Zerodha and the flat-fee revolution
In August 2010, Nithin and his younger brother Nikhil Kamath launched Zerodha. The name fuses the English "zero" with the Sanskrit "rodha," meaning barrier, and the idea was exactly that: remove the barriers to investing. Their pitch was radical for India at the time. Instead of charging a percentage, Zerodha charged a flat fee of around ₹20 per executed order and, on equity delivery, nothing at all.
The model is now standard, but in 2010 it was unheard of. By stripping costs to the bone and pushing everything onto clean, fast technology, Zerodha let everyday investors keep more of their own money. Word spread the cheapest way possible, through customers telling other customers, and the client base compounded year after year.
Two decisions made the company unusual even by startup standards:
- No outside money. Zerodha was built without venture capital, private equity or bank loans. It grew on its own profits, which gave the brothers full control and freedom to think long term rather than chase the next funding round.
- Profit from early on. While many Indian startups burned cash to buy growth, Zerodha was profitable, letting it invest in technology and people without pressure from investors.
Building tools, not just a brokerage
Kamath has always treated Zerodha as a technology company that happens to do broking. Its trading platform, Kite, launched in 2015, became known for being fast and clean at a time when many Indian trading apps were clunky. Around it grew an ecosystem of in-house tools for charting, mutual funds and analytics.
Just as important was the decision to teach rather than just sell. Varsity, launched in 2014, is a free, structured library of lessons on markets, trading and personal finance. In an industry that often profits from customers churning their portfolios, giving away patient education was an unusual bet, and it built deep trust with a generation of first-time investors.
Where Nithin Kamath stands today
The numbers now tell their own story. For FY24, Zerodha reported revenue of roughly ₹9,372 crore and profit in the region of ₹4,700 crore, figures that put a bootstrapped firm in the same conversation as far larger, funded rivals. Zerodha crossed into unicorn territory in 2020 purely on its own earnings, and it counts well over a crore of clients, making it one of the country's largest retail brokers — though rival Groww has since overtaken it on active-client count, even as Zerodha remains the biggest by revenue and profit.
Kamath's ambitions have widened beyond the trading screen.

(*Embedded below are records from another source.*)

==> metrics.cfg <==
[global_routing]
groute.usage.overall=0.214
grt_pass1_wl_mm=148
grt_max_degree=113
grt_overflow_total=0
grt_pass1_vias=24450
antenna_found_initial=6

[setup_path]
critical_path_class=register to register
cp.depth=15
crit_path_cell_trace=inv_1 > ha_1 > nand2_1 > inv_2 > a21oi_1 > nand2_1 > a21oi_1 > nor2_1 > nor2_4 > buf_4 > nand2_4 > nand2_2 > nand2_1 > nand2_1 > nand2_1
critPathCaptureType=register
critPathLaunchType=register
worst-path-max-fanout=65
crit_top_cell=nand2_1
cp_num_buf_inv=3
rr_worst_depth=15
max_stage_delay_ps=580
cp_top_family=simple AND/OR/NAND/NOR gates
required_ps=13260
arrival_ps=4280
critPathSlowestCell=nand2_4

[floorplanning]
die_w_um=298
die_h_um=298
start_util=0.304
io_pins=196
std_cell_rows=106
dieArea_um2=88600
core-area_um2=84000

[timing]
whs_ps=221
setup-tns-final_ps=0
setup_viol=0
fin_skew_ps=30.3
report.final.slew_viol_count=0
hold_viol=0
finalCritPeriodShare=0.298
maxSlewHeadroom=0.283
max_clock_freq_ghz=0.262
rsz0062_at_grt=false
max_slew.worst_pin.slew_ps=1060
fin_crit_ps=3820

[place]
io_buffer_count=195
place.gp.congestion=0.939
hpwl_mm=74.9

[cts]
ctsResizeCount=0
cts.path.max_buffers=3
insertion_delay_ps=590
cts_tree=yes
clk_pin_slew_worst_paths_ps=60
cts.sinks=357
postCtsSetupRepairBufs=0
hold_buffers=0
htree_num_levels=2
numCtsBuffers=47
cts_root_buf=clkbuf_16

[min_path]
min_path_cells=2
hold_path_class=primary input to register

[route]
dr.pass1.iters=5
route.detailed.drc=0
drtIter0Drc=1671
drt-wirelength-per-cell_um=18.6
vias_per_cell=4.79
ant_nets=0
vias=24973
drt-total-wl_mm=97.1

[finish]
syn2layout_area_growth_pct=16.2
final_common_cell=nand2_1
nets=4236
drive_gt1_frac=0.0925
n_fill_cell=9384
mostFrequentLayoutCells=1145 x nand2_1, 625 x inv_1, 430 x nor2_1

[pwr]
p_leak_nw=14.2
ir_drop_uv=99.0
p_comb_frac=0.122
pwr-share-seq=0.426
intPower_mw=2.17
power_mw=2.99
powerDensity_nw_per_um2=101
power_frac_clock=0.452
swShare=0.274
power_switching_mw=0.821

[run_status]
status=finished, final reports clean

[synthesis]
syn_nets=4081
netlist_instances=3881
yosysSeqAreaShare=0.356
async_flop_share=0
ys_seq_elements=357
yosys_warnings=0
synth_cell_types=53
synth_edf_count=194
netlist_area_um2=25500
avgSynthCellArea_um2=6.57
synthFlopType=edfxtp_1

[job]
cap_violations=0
[src/hw/rtl/kcaf_pkg.sv]
// ============================================================================
// kcaf_pkg
// Shared types, Q23.40 constants, saturation helpers and the microprogram
// for the constant-acceleration Kalman filter.
// ============================================================================
package kcaf_pkg;

   localparam int KCAF_WORD_W   = 64;
   localparam int KCAF_RF_DEPTH = 64;
   localparam int KCAF_RF_AW    = 6;
   localparam int KCAF_PC_W     = 7;
   localparam int KCAF_CSR_IW   = 8;

   // configuration register indexes
   localparam logic [KCAF_CSR_IW-1:0] CSR_PROCESS_NOISE     = 8'd0;
   localparam logic [KCAF_CSR_IW-1:0] CSR_MEASUREMENT_NOISE = 8'd1;
   localparam logic [KCAF_CSR_IW-1:0] CSR_DEFAULT_STEP      = 8'd2;
   localparam logic [KCAF_CSR_IW-1:0] CSR_ENABLE            = 8'd3;

   // Q23.40 constants
   localparam logic [63:0] FX_ONE       = 64'd1099511627776;
   localparam logic [63:0] FX_HALF      = 64'd549755813888;
   localparam logic [63:0] FX_EIGHTH    = 64'd137438953472;
   localparam logic [63:0] FX_TWENTIETH = 64'd54975581389;
   localparam logic [63:0] FX_SIXTH     = 64'd183251937963;
   localparam logic [63:0] FX_THIRD     = 64'd366503875925;
   localparam logic [63:0] FX_MAX       = 64'h7FFF_FFFF_FFFF_FFFF;
   localparam logic [63:0] FX_MIN       = 64'h8000_0000_0000_0000;

   typedef enum logic [2:0] {
      OP_ADD,
      OP_SUB,
      OP_MUL,
      OP_DIV,
      OP_MOV
   } kcaf_op_type;

   typedef enum logic [2:0] {
      ST_IDLE,
      ST_READ,
      ST_EXEC,
      ST_WAIT,
      ST_DONE
   } kcaf_state_type;

   // operand code: bit 6 clear = register file address, set = special source
   typedef logic [6:0] kcaf_opnd_type;

   localparam kcaf_opnd_type R_EP   = 7'd0;
   localparam kcaf_opnd_type R_EV   = 7'd1;
   localparam kcaf_opnd_type R_EA   = 7'd2;
   localparam kcaf_opnd_type R_P11  = 7'd3;
   localparam kcaf_opnd_type R_P12  = 7'd4;
   localparam kcaf_opnd_type R_P13  = 7'd5;
   localparam kcaf_opnd_type R_P22  = 7'd6;
   localparam kcaf_opnd_type R_P23  = 7'd7;
   localparam kcaf_opnd_type R_P33  = 7'd8;
   localparam kcaf_opnd_type R_W2   = 7'd9;
   localparam kcaf_opnd_type R_V2   = 7'd10;
   localparam kcaf_opnd_type R_D2   = 7'd11;
   localparam kcaf_opnd_type R_D3   = 7'd12;
   localparam kcaf_opnd_type R_D4   = 7'd13;
   localparam kcaf_opnd_type R_D5   = 7'd14;
   localparam kcaf_opnd_type R_Q11  = 7'd15;
   localparam kcaf_opnd_type R_Q12  = 7'd16;
   localparam kcaf_opnd_type R_Q13  = 7'd17;
   localparam kcaf_opnd_type R_Q22  = 7'd18;
   localparam kcaf_opnd_type R_Q23  = 7'd19;
   localparam kcaf_opnd_type R_Q33  = 7'd20;
   localparam kcaf_opnd_type R_T7   = 7'd21;
   localparam kcaf_opnd_type R_P33D = 7'd22;
   localparam kcaf_opnd_type R_T9   = 7'd23;
   localparam kcaf_opnd_type R_M11  = 7'd24;
   localparam kcaf_opnd_type R_M12  = 7'd25;
   localparam kcaf_opnd_type R_M13  = 7'd26;
   localparam kcaf_opnd_type R_M22  = 7'd27;
   localparam kcaf_opnd_type R_M23  = 7'd28;
   localparam kcaf_opnd_type R_M33  = 7'd29;
   localparam kcaf_opnd_type R_S    = 7'd30;
   localparam kcaf_opnd_type R_PP   = 7'd31;
   localparam kcaf_opnd_type R_VP   = 7'd32;
   localparam kcaf_opnd_type R_E    = 7'd33;
   localparam kcaf_opnd_type R_K1   = 7'd34;
   localparam kcaf_opnd_type R_K2   = 7'd35;
   localparam kcaf_opnd_type R_K3   = 7'd36;
   localparam kcaf_opnd_type R_OM   = 7'd37;
   localparam kcaf_opnd_type R_T0   = 7'd38;
   localparam kcaf_opnd_type R_T1   = 7'd39;
   localparam kcaf_opnd_type R_T2   = 7'd40;

   localparam kcaf_opnd_type S_Z    = 7'h40;
   localparam kcaf_opnd_type S_D    = 7'h41;
   localparam kcaf_opnd_type S_WQ   = 7'h42;
   localparam kcaf_opnd_type S_VQ   = 7'h43;
   localparam kcaf_opnd_type S_ZERO = 7'h44;
   localparam kcaf_opnd_type S_ONE  = 7'h45;
   localparam kcaf_opnd_type S_HALF = 7'h46;
   localparam kcaf_opnd_type S_C8   = 7'h47;
   localparam kcaf_opnd_type S_C20  = 7'h48;
   localparam kcaf_opnd_type S_C6   = 7'h49;
   localparam kcaf_opnd_type S_C3   = 7'h4A;

   typedef struct packed {
      kcaf_op_type             op;
      logic                    first_only;
      logic [KCAF_RF_AW-1:0]   dst;
      kcaf_opnd_type           opa;
      kcaf_opnd_type           opb;
   } kcaf_ins_type;

   localparam logic [KCAF_PC_W-1:0] KCAF_NUM_INS = 7'd95;

   function automatic kcaf_ins_type kcaf_ins(input kcaf_op_type op, input kcaf_opnd_type dst,
                                             input kcaf_opnd_type a, input kcaf_opnd_type b,
                                             input logic fo);
      kcaf_ins_type r;
      r.op         = op;
      r.first_only = fo;
      r.dst        = dst[KCAF_RF_AW-1:0];
      r.opa        = a;
      r.opb        = b;
      return r;
   endfunction

   function automatic logic [63:0] kcaf_mag(input logic [63:0] a);
      return a[63] ? (~a + 64'd1) : a;
   endfunction

   function automatic logic [63:0] kcaf_sat(input logic [63:0] mag, input logic neg,
                                            input logic ovf);
      logic [63:0] r;
      if (!neg) begin
         r = (ovf || mag[63]) ? FX_MAX : mag;
      end else begin
         r = (ovf || mag[63]) ? FX_MIN : (~mag + 64'd1);
      end
      return r;
   endfunction

   // microprogram: predict, gain, correct
   function automatic kcaf_ins_type kcaf_ucode(input logic [KCAF_PC_W-1:0] pc);
      kcaf_ins_type r;
      unique case (pc)
         7'd0:  r = kcaf_ins(OP_MUL, R_W2,   S_WQ,   S_WQ,   1'b0);
         7'd1:  r = kcaf_ins(OP_MUL, R_V2,   S_VQ,   S_VQ,   1'b0);
         7'd2:  r = kcaf_ins(OP_MUL, R_D2,   S_D,    S_D,    1'b0);
         7'd3:  r = kcaf_ins(OP_MUL, R_D3,   R_D2,   S_D,    1'b0);
         7'd4:  r = kcaf_ins(OP_MUL, R_D4,   R_D2,   R_D2,   1'b0);
         7'd5:  r = kcaf_ins(OP_MUL, R_D5,   R_D4,   S_D,    1'b0);
         7'd6:  r = kcaf_ins(OP_MUL, R_T0,   R_D5,   S_C20,  1'b0);
         7'd7:  r = kcaf_ins(OP_MUL, R_Q11,  R_T0,   R_W2,   1'b0);
         7'd8:  r = kcaf_ins(OP_MUL, R_T0,   R_D4,   S_C8,   1'b0);
         7'd9:  r = kcaf_ins(OP_MUL, R_Q12,  R_T0,   R_W2,   1'b0);
         7'd10: r = kcaf_ins(OP_MUL, R_T0,   R_D3,   S_C6,   1'b0);
         7'd11: r = kcaf_ins(OP_MUL, R_Q13,  R_T0,   R_W2,   1'b0);
         7'd12: r = kcaf_ins(OP_MUL, R_T0,   R_D3,   S_C3,   1'b0);
         7'd13: r = kcaf_ins(OP_MUL, R_Q22,  R_T0,   R_W2,   1'b0);
         7'd14: r = kcaf_ins(OP_MUL, R_T0,   R_D2,   S_HALF, 1'b0);
         7'd15: r = kcaf_ins(OP_MUL, R_Q23,  R_T0,   R_W2,   1'b0);
         7'd16: r = kcaf_ins(OP_MUL, R_Q33,  S_D,    R_W2,   1'b0);
         // seeding on the first sample
         7'd17: r = kcaf_ins(OP_MOV, R_EP,   S_Z,    S_ZERO, 1'b1);
         7'd18: r = kcaf_ins(OP_MOV, R_EV,   S_ZERO, S_ZERO, 1'b1);
         7'd19: r = kcaf_ins(OP_MOV, R_EA,   S_ZERO, S_ZERO, 1'b1);
         7'd20: r = kcaf_ins(OP_MOV, R_P11,  R_Q11,  S_ZERO, 1'b1);
         7'd21: r = kcaf_ins(OP_MOV, R_P12,  R_Q12,  S_ZERO, 1'b1);
         7'd22: r = kcaf_ins(OP_MOV, R_P13,  R_Q13,  S_ZERO, 1'b1);
         7'd23: r = kcaf_ins(OP_MOV, R_P22,  R_Q22,  S_ZERO, 1'b1);
         7'd24: r = kcaf_ins(OP_MOV, R_P23,  R_Q23,  S_ZERO, 1'b1);
         7'd25: r = kcaf_ins(OP_MOV, R_P33,  R_Q33,  S_ZERO, 1'b1);
         // predicted covariance
         7'd26: r = kcaf_ins(OP_MUL, R_T7,   R_P23,  S_D,    1'b0);
         7'd27: r = kcaf_ins(OP_MUL, R_P33D, R_P33,  S_D,    1'b0);
         7'd28: r = kcaf_ins(OP_MUL, R_T0,   R_P33,  R_D2,   1'b0);
         7'd29: r = kcaf_ins(OP_MUL, R_T0,   R_T0,   S_HALF, 1'b0);
         7'd30: r = kcaf_ins(OP_ADD, R_T1,   R_P13,  R_T7,   1'b0);
         7'd31: r = kcaf_ins(OP_ADD, R_T9,   R_T1,   R_T0,   1'b0);
         7'd32: r = kcaf_ins(OP_MUL, R_T0,   R_P12,  S_D,    1'b0);
         7'd33: r = kcaf_ins(OP_ADD, R_T1,   R_P11,  R_T0,   1'b0);
         7'd34: r = kcaf_ins(OP_MUL, R_T0,   R_D2,   R_T9,   1'b0);
         7'd35: r = kcaf_ins(OP_MUL, R_T0,   R_T0,   S_HALF, 1'b0);
         7'd36: r = kcaf_ins(OP_ADD, R_T1,   R_T1,   R_T0,   1'b0);
         7'd37: r = kcaf_ins(OP_MUL, R_T0,   R_P13,  R_D2,   1'b0);
         7'd38: r = kcaf_ins(OP_MUL, R_T0,   R_T0,   S_HALF, 1'b0);
         7'd39: r = kcaf_ins(OP_ADD, R_T1,   R_T1,   R_T0,   1'b0);
         7'd40: r = kcaf_ins(OP_ADD, R_T1,   R_T1,   R_Q11,  1'b0);
         7'd41: r = kcaf_ins(OP_MUL, R_T2,   R_P22,  S_D,    1'b0);
         7'd42: r = kcaf_ins(OP_ADD, R_T2,   R_P12,  R_T2,   1'b0);
         7'd43: r = kcaf_ins(OP_MUL, R_T0,   R_P23,  R_D2,   1'b0);
         7'd44: r = kcaf_ins(OP_MUL, R_T0,   R_T0,   S_HALF, 1'b0);
         7'd45: r = kcaf_ins(OP_ADD, R_T2,   R_T2,   R_T0,   1'b0);
         7'd46: r = kcaf_ins(OP_MUL, R_T0,   S_D,    R_T2,   1'b0);
         7'd47: r = kcaf_ins(OP_ADD, R_M11,  R_T1,   R_T0,   1'b0);
         7'd48: r = kcaf_ins(OP_MUL, R_T0,   R_P13,  S_D,    1'b0);
         7'd49: r = kcaf_ins(OP_ADD, R_T1,   R_P12,  R_T0,   1'b0);
         7'd50: r = kcaf_ins(OP_ADD, R_T1,   R_T1,   R_Q12,  1'b0);
         7'd51: r = kcaf_ins(OP_ADD, R_T2,   R_P23,  R_P33D, 1'b0);
         7'd52: r = kcaf_ins(OP_MUL, R_T0,   R_D2,   R_T2,   1'b0);
         7'd53: r = kcaf_ins(OP_MUL, R_T0,   R_T0,   S_HALF, 1'b0);
         7'd54: r = kcaf_ins(OP_ADD, R_T1,   R_T1,   R_T0,   1'b0);
         7'd55: r = kcaf_ins(OP_ADD, R_T2,   R_P22,  R_T7,   1'b0);
         7'd56: r = kcaf_ins(OP_MUL, R_T0,   S_D,    R_T2,   1'b0);
         7'd57: r = kcaf_ins(OP_ADD, R_M12,  R_T1,   R_T0,   1'b0);
         7'd58: r = kcaf_ins(OP_ADD, R_M13,  R_T9,   R_Q13,  1'b0);
         7'd59: r = kcaf_ins(OP_ADD, R_T1,   R_P22,  R_T7,   1'b0);
         7'd60: r = kcaf_ins(OP_ADD, R_T2,   R_P23,  R_P33D, 1'b0);
         7'd61: r = kcaf_ins(OP_MUL, R_T0,   S_D,    R_T2,   1'b0);
         7'd62: r = kcaf_ins(OP_ADD, R_T1,   R_T1,   R_T0,   1'b0);
         7'd63: r = kcaf_ins(OP_ADD, R_M22,  R_T1,   R_Q22,  1'b0);
         7'd64: r = kcaf_ins(OP_ADD, R_T1,   R_P23,  R_P33D, 1'b0);
         7'd65: r = kcaf_ins(OP_ADD, R_M23,  R_T1,   R_Q23,  1'b0);
         7'd66: r = kcaf_ins(OP_ADD, R_M33,  R_P33,  R_Q33,  1'b0);
         // predicted state, innovation, gains
         7'd67: r = kcaf_ins(OP_MUL, R_T0,   S_D,    R_EV,   1'b0);
         7'd68: r = kcaf_ins(OP_ADD, R_T1,   R_EP,   R_T0,   1'b0);
         7'd69: r = kcaf_ins(OP_MUL, R_T0,   R_EA,   R_D2,   1'b0);
         7'd70: r = kcaf_ins(OP_MUL, R_T0,   R_T0,   S_HALF, 1'b0);
         7'd71: r = kcaf_ins(OP_ADD, R_PP,   R_T1,   R_T0,   1'b0);
         7'd72: r = kcaf_ins(OP_MUL, R_T0,   R_EA,   S_D,    1'b0);
         7'd73: r = kcaf_ins(OP_ADD, R_VP,   R_EV,   R_T0,   1'b0);
         7'd74: r = kcaf_ins(OP_SUB, R_E,    R_PP,   S_Z,    1'b0);
         7'd75: r = kcaf_ins(OP_ADD, R_S,    R_M11,  R_V2,   1'b0);
         7'd76: r = kcaf_ins(OP_DIV, R_K1,   R_M11,  R_S,    1'b0);
         7'd77: r = kcaf_ins(OP_DIV, R_K2,   R_M12,  R_S,    1'b0);
         7'd78: r = kcaf_ins(OP_DIV, R_K3,   R_M13,  R_S,    1'b0);
         // state correction
         7'd79: r = kcaf_ins(OP_MUL, R_T0,   R_E,    R_K1,   1'b0);
         7'd80: r = kcaf_ins(OP_SUB, R_EP,   R_PP,   R_T0,   1'b0);
         7'd81: r = kcaf_ins(OP_MUL, R_T0,   R_E,    R_K2,   1'b0);
         7'd82: r = kcaf_ins(OP_SUB, R_EV,   R_VP,   R_T0,   1'b0);
         7'd83: r = kcaf_ins(OP_MUL, R_T0,   R_E,    R_K3,   1'b0);
         7'd84: r = kcaf_ins(OP_SUB, R_EA,   R_EA,   R_T0,   1'b0);
         // covariance correction
         7'd85: r = kcaf_ins(OP_SUB, R_OM,   S_ONE,  R_K1,   1'b0);
         7'd86: r = kcaf_ins(OP_MUL, R_P11,  R_M11,  R_OM,   1'b0);
         7'd87: r = kcaf_ins(OP_MUL, R_P12,  R_M12,  R_OM,   1'b0);
         7'd88: r = kcaf_ins(OP_MUL, R_P13,  R_M13,  R_OM,   1'b0);
         7'd89: r = kcaf_ins(OP_MUL, R_T0,   R_K2,   R_M12,  1'b0);
         7'd90: r = kcaf_ins(OP_SUB, R_P22,  R_M22,  R_T0,   1'b0);
         7'd91: r = kcaf_ins(OP_MUL, R_T0,   R_K3,   R_M12,  1'b0);
         7'd92: r = kcaf_ins(OP_SUB, R_P23,  R_M23,  R_T0,   1'b0);
         7'd93: r = kcaf_ins(OP_MUL, R_T0,   R_K3,   R_M13,  1'b0);
         7'd94: r = kcaf_ins(OP_SUB, R_P33,  R_M33,  R_T0,   1'b0);
         default: r = kcaf_ins(OP_MOV, R_T0, S_ZERO, S_ZERO, 1'b0);
      endcase
      return r;
   endfunction

endpackage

In 2015 he set up Rainmatter, a fund and incubator that backs fintech and, increasingly, climate and health startups, channelling capital and mentoring into young founders. He also co-founded True Beacon, an investment firm aimed at high-net-worth clients. Across these, the through-line is consistent: lower costs, more transparency, and aligning the firm's success with the customer's.
Why his journey resonates
Kamath's rise is striking precisely because it skipped the usual playbook. There was no elite pedigree, no marquee investors, no blitz of advertising. There was a teenager who lost money, a young man who took a call-centre job to stay solvent, and a builder who decided ordinary investors deserved a fairer deal.
For anyone watching India's startup scene, the lesson is bracing. A business can grow huge without surrendering control to financiers, and it can profit while genuinely lowering costs for its customers. Kamath remains closely involved in the company's product and culture, and his public writing tends to preach the same caution he learned at 22: markets reward patience, and most people lose money by trying to get rich in a hurry. That blend of commercial success and steady, honest counsel is what makes his career worth holding up as an example.